Assigned task - Copy nothing from the entries below except the lines from the one containing "power by group" through the one containing "gates cloned: 2 / 1", and copy those exactly.

Information supplied -
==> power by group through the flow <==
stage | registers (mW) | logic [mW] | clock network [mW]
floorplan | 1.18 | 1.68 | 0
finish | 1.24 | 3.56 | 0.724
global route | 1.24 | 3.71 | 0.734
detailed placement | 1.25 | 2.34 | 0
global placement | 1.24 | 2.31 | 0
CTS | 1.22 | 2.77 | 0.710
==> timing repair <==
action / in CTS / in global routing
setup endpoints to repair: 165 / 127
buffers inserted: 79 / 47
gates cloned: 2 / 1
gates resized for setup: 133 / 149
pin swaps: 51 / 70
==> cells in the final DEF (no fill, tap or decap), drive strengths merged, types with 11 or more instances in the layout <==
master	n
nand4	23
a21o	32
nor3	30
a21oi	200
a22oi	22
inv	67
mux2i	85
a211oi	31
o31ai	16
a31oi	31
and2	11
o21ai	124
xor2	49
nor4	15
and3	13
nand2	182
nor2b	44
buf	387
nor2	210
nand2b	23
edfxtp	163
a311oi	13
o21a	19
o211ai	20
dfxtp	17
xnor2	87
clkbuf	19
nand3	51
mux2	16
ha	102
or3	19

==

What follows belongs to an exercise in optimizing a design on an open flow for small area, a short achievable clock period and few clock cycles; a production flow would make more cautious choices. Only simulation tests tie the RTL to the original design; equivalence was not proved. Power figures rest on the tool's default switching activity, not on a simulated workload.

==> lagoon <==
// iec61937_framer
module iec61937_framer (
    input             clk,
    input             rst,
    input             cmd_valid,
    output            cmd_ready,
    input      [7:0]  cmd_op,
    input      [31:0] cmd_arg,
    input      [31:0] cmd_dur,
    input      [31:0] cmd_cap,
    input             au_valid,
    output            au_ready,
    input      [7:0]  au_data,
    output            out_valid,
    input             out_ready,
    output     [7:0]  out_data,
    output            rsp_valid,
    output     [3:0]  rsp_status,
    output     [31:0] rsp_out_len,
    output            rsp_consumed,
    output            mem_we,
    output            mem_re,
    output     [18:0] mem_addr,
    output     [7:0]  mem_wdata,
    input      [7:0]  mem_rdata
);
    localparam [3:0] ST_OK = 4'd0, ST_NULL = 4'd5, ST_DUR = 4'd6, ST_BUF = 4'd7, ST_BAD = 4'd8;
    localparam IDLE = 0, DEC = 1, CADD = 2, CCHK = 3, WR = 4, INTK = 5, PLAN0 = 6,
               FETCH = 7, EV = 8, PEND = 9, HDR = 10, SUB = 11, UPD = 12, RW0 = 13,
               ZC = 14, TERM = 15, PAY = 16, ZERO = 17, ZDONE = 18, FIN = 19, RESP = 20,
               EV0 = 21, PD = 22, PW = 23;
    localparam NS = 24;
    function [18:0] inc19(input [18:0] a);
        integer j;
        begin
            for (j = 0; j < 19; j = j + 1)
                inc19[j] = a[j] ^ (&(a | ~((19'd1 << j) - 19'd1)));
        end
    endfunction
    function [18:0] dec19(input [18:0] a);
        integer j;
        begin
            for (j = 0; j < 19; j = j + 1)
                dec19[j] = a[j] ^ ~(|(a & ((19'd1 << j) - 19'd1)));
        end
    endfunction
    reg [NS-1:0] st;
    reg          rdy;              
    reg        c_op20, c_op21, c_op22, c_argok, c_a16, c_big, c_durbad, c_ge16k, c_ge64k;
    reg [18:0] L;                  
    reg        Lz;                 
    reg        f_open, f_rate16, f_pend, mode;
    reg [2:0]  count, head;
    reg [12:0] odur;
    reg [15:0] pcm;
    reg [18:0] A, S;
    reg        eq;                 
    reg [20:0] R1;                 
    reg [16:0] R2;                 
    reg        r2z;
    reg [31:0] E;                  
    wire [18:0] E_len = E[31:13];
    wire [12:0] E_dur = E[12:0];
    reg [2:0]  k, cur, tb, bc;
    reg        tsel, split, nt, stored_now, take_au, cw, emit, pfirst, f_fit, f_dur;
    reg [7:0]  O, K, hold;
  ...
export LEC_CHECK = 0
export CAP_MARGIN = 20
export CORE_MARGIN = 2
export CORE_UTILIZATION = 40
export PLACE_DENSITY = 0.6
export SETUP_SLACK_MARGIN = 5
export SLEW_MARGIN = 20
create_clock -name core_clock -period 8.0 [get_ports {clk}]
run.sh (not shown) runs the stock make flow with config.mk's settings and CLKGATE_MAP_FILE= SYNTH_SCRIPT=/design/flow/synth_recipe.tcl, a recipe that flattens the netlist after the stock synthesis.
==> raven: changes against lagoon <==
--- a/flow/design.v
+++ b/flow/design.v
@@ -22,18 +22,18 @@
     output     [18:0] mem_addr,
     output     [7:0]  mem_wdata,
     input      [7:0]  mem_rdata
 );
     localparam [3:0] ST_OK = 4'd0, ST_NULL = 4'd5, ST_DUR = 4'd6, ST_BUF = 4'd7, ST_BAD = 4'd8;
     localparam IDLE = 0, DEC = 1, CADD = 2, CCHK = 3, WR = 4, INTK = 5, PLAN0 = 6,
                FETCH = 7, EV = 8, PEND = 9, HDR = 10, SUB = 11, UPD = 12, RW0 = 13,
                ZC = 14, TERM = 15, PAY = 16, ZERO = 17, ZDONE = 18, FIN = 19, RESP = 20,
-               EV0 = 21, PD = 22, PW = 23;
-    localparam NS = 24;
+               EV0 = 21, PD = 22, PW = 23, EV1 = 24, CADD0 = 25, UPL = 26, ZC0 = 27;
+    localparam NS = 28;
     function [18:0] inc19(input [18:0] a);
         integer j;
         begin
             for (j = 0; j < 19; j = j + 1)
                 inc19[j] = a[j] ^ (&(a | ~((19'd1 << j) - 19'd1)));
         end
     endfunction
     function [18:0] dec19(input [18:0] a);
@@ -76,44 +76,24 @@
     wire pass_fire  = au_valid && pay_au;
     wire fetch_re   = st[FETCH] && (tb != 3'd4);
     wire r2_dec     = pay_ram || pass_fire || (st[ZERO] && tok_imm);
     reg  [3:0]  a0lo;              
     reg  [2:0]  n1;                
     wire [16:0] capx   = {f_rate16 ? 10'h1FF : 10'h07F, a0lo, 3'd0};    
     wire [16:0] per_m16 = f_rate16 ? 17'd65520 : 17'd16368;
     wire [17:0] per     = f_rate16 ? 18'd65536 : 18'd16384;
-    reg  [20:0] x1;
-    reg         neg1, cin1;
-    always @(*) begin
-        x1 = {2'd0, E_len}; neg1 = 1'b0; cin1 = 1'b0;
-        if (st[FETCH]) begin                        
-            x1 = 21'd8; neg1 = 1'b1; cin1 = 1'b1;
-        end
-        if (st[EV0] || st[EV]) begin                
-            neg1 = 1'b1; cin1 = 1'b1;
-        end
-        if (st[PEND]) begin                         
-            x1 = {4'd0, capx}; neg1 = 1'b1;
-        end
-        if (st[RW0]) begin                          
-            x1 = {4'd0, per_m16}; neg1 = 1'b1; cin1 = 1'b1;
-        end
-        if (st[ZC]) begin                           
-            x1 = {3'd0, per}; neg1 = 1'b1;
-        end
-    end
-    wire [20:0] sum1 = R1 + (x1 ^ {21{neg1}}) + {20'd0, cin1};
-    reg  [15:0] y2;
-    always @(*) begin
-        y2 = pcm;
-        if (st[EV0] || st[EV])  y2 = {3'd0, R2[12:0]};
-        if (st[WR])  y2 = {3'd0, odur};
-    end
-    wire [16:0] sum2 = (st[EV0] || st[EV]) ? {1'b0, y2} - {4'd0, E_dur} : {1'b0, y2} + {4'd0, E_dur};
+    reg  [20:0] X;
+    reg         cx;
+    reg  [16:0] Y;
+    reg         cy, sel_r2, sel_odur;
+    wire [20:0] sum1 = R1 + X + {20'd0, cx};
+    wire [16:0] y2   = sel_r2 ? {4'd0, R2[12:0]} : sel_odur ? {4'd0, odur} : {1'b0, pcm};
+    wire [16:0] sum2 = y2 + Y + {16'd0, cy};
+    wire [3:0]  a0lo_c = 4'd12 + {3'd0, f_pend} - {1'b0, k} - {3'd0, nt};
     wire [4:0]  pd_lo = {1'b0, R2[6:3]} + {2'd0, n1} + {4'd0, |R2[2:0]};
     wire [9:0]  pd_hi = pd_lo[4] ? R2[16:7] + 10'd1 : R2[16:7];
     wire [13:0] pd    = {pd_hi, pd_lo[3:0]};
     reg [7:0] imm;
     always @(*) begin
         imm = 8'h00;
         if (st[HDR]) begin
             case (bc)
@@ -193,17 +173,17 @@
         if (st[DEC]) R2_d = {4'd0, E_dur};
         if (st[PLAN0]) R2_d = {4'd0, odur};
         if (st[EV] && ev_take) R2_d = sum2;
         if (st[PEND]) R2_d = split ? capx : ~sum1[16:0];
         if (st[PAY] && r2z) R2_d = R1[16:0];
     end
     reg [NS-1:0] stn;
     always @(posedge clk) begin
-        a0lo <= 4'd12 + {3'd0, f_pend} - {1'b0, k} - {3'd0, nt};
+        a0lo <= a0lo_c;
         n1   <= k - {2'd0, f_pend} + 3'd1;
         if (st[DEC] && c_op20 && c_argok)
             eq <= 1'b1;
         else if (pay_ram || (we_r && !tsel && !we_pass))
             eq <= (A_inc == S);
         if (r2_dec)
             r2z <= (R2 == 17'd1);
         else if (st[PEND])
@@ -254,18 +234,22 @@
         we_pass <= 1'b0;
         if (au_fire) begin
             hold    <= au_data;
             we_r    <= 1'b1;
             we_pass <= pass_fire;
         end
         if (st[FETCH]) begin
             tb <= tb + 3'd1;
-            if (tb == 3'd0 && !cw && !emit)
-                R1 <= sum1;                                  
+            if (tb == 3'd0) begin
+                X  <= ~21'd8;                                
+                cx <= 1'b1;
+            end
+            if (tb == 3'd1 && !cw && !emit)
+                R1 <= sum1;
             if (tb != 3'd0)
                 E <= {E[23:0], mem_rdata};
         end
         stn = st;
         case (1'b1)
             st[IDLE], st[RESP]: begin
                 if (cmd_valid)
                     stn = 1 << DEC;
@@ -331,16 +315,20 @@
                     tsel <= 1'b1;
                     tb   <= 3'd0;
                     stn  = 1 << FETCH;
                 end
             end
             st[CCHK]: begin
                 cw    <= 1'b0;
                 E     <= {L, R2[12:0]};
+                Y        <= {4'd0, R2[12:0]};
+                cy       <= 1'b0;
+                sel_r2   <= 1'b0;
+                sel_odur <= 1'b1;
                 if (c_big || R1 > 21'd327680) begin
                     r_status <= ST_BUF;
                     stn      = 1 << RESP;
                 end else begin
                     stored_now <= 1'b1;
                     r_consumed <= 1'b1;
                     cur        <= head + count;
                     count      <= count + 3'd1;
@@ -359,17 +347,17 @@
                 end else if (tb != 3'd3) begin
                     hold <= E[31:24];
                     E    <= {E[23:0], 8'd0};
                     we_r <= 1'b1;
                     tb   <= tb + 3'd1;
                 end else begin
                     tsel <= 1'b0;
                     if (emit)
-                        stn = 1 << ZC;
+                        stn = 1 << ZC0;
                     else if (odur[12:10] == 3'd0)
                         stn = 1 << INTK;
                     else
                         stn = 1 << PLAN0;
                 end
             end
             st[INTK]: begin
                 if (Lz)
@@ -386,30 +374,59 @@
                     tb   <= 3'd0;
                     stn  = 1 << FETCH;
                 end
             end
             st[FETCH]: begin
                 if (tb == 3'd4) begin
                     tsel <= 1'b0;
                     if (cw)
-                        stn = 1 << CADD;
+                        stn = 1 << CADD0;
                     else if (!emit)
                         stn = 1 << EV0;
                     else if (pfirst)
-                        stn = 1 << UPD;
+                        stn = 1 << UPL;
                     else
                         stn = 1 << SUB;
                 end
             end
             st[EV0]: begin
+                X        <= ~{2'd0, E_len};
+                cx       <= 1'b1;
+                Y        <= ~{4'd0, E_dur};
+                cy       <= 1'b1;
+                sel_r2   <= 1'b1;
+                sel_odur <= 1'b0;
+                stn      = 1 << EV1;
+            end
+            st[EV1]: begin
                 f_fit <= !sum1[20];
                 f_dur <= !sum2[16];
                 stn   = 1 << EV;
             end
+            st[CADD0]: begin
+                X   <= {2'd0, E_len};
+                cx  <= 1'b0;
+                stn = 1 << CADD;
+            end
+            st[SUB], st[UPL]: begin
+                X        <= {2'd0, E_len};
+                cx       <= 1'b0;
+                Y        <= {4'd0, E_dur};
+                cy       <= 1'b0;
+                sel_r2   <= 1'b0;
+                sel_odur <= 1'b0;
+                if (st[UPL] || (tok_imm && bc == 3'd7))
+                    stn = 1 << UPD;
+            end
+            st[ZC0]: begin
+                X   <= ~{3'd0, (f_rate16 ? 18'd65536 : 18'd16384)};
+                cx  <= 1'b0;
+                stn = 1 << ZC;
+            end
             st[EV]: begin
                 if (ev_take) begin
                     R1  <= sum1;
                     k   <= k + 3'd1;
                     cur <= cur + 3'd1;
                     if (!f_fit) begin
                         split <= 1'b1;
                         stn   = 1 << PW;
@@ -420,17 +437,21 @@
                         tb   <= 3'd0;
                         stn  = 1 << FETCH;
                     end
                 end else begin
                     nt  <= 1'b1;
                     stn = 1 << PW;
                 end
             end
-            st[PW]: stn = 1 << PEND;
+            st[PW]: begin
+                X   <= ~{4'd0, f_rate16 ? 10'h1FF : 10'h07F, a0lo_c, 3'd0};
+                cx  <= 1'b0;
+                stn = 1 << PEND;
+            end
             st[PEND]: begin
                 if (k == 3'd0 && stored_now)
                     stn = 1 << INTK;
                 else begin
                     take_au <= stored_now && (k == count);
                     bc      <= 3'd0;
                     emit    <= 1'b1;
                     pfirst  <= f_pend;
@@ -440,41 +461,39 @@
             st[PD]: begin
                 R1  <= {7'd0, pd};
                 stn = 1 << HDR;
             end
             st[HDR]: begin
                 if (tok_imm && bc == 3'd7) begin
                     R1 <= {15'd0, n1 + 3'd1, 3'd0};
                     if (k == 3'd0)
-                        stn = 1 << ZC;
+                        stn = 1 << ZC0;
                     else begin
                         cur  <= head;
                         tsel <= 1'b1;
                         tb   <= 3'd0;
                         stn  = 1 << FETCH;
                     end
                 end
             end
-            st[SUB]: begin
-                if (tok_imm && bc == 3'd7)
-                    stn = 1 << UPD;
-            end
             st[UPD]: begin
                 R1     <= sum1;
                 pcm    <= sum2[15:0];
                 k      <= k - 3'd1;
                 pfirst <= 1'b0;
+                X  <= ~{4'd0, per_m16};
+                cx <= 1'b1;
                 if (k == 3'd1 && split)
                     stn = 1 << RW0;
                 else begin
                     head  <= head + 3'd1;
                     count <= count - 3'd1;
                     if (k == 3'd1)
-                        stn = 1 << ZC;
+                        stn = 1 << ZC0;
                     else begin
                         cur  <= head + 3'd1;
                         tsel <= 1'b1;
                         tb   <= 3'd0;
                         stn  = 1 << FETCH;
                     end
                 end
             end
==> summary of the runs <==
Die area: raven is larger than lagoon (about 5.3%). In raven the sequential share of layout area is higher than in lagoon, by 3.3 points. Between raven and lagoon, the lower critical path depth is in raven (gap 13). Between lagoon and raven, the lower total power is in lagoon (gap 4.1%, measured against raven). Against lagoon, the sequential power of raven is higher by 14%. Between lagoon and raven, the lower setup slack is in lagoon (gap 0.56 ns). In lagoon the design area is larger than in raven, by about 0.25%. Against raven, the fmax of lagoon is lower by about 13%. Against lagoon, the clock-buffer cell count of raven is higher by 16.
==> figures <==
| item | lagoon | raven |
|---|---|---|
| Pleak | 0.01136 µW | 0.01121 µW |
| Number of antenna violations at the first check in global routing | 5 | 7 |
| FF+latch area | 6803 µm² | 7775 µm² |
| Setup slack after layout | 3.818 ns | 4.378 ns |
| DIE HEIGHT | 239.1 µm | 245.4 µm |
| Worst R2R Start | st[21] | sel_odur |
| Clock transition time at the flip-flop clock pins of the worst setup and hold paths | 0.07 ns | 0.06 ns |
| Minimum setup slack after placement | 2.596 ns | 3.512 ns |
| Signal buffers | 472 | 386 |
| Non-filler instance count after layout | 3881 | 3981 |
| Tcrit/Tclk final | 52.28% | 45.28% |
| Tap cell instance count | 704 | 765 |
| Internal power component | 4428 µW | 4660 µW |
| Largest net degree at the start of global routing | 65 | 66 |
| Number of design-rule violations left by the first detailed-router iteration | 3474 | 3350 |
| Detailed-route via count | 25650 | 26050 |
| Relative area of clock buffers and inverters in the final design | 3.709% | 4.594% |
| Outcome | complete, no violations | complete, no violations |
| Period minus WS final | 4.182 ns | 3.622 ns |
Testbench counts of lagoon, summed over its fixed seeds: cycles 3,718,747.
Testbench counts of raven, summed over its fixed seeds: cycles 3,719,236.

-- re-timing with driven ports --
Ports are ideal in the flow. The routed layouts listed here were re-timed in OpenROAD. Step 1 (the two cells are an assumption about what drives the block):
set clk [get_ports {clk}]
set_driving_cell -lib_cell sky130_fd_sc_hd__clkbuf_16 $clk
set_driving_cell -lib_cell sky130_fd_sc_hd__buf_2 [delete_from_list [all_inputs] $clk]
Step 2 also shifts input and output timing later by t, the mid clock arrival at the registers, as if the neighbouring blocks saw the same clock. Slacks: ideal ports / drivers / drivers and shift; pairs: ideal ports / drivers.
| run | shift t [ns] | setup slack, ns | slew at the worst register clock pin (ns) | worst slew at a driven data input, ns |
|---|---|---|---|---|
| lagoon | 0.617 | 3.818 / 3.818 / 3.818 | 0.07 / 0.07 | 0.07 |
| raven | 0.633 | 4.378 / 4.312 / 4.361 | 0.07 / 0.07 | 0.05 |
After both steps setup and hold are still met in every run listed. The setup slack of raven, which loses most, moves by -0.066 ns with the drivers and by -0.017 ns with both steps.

Your solution -
==> power by group through the flow <==
stage | registers (mW) | logic [mW] | clock network [mW]
floorplan | 1.18 | 1.68 | 0
finish | 1.24 | 3.56 | 0.724
global route | 1.24 | 3.71 | 0.734
detailed placement | 1.25 | 2.34 | 0
global placement | 1.24 | 2.31 | 0
CTS | 1.22 | 2.77 | 0.710
==> timing repair <==
action / in CTS / in global routing
setup endpoints to repair: 165 / 127
buffers inserted: 79 / 47
gates cloned: 2 / 1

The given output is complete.